Projeto segue até o final de 2010
Como as ostras reagem em ambientes de proliferação de algas nocivas? Seu sistema imune sofre alterações? Perguntas como estas poderão ser respondidas por meio de estudos realizados no Laboratório de Imunologia Aplicada a Aqüicultura (LIAA) da UFSC.

Um dos projetos da equipe é direcionado ao estudo do impacto da floração de algas nocivas, usualmente conhecidas como HABs, sobre o sistema imune das ostras cultivadas em Santa Catarina. Uma das novidades é o enfoque dos estudos. Segundo a coordenadora do projeto, professora Margherita Maria Barracco, as atenções são voltadas especialmente para as ostras, não apenas para os consumidores.

Na opinião da coordenadora, muitos estudos são desenvolvidos levando em conta apenas a perspectiva dos humanos, mas as reações adversas nos moluscos são deixadas de lado. “É importante pensar nas ostras também. A floração de algas pode causar mortalidade, fragilidade no sistema imune das ostras e, conseqüentemente, propensão a ter novas doenças. No final, todos acabam prejudicados, inclusive os produtores de moluscos, que têm seus cultivos ameaçados”, explica a professora.
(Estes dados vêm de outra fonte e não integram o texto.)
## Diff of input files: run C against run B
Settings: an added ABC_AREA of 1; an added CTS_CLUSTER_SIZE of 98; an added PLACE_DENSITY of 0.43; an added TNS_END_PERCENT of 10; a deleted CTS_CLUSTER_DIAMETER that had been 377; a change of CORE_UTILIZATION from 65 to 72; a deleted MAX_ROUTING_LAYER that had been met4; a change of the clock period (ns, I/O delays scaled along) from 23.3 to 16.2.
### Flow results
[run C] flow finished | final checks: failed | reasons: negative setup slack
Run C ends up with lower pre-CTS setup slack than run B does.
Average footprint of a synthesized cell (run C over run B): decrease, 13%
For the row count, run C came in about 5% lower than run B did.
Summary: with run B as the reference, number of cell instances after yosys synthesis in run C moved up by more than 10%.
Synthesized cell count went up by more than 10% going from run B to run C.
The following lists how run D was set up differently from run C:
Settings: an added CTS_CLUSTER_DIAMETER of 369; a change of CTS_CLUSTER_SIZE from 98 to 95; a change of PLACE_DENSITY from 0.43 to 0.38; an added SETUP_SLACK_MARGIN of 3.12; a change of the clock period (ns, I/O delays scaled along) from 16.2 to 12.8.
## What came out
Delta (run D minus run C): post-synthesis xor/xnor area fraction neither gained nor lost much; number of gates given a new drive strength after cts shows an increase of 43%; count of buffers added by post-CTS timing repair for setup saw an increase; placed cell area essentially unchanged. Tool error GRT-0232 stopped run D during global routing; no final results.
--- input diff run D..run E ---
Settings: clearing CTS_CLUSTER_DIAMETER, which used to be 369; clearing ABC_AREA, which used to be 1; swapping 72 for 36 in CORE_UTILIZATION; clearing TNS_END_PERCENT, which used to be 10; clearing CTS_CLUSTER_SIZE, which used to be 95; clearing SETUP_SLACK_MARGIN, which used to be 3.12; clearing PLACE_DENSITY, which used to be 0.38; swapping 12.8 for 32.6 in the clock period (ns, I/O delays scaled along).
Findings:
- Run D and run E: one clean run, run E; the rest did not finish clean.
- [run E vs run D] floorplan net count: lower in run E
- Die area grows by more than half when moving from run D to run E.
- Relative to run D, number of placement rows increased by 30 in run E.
O projeto prevê estudos em duas etapas. Em um primeiro estágio serão realizados ensaios in vitro e células das ostras serão expostas a algas nocivas. Depois serão realizados trabalhos de campo, para observação do efeito da floração das algas sobre as ostras em ambiente aquático. Os resultados das duas etapas serão então comparados. Com duração de dois anos, o projeto prossegue até o final de 2010.

As algas nocivas

As algas nocivas são conhecidas por seu forte impacto ecológico em ambientes costeiros. No setor econômico, causam prejuízos na pesca e na aqüicultura. A grande ocorrência das HABs em ambientes marinhos traz como consequência a contaminação de moluscos bivalves, como as ostras, por suas toxinas. O consumo desinformado de ostras contaminadas pode acarretar em humanos diversas síndromes de infecções alimentares.

Segundo a Empresa de Pesquisa Agropecuária e Extensão Rural (Epagri), Santa Catarina é responsável por aproximadamente 90% da produção nacional de ostras, gerando emprego e renda. A aquicultura (cultivo de organismos aquáticos voltados para o comércio) é o setor de produção de alimentos que mais cresce no mundo. No entanto, a proliferação de HABs por diversas vezes prejudicou essa atividade comercial no Brasil.

Em abril de 2008, cerca de 400 produtores foram afetados com a proibição da venda de ostras no estado. O comércio foi proibido após a ocorrência da chamada maré vermelha na Baía Sul de Florianópolis. O fenômeno consiste na proliferação de algas que emitem toxinas e recebe este nome devido à coloração avermelhada que a água adquire.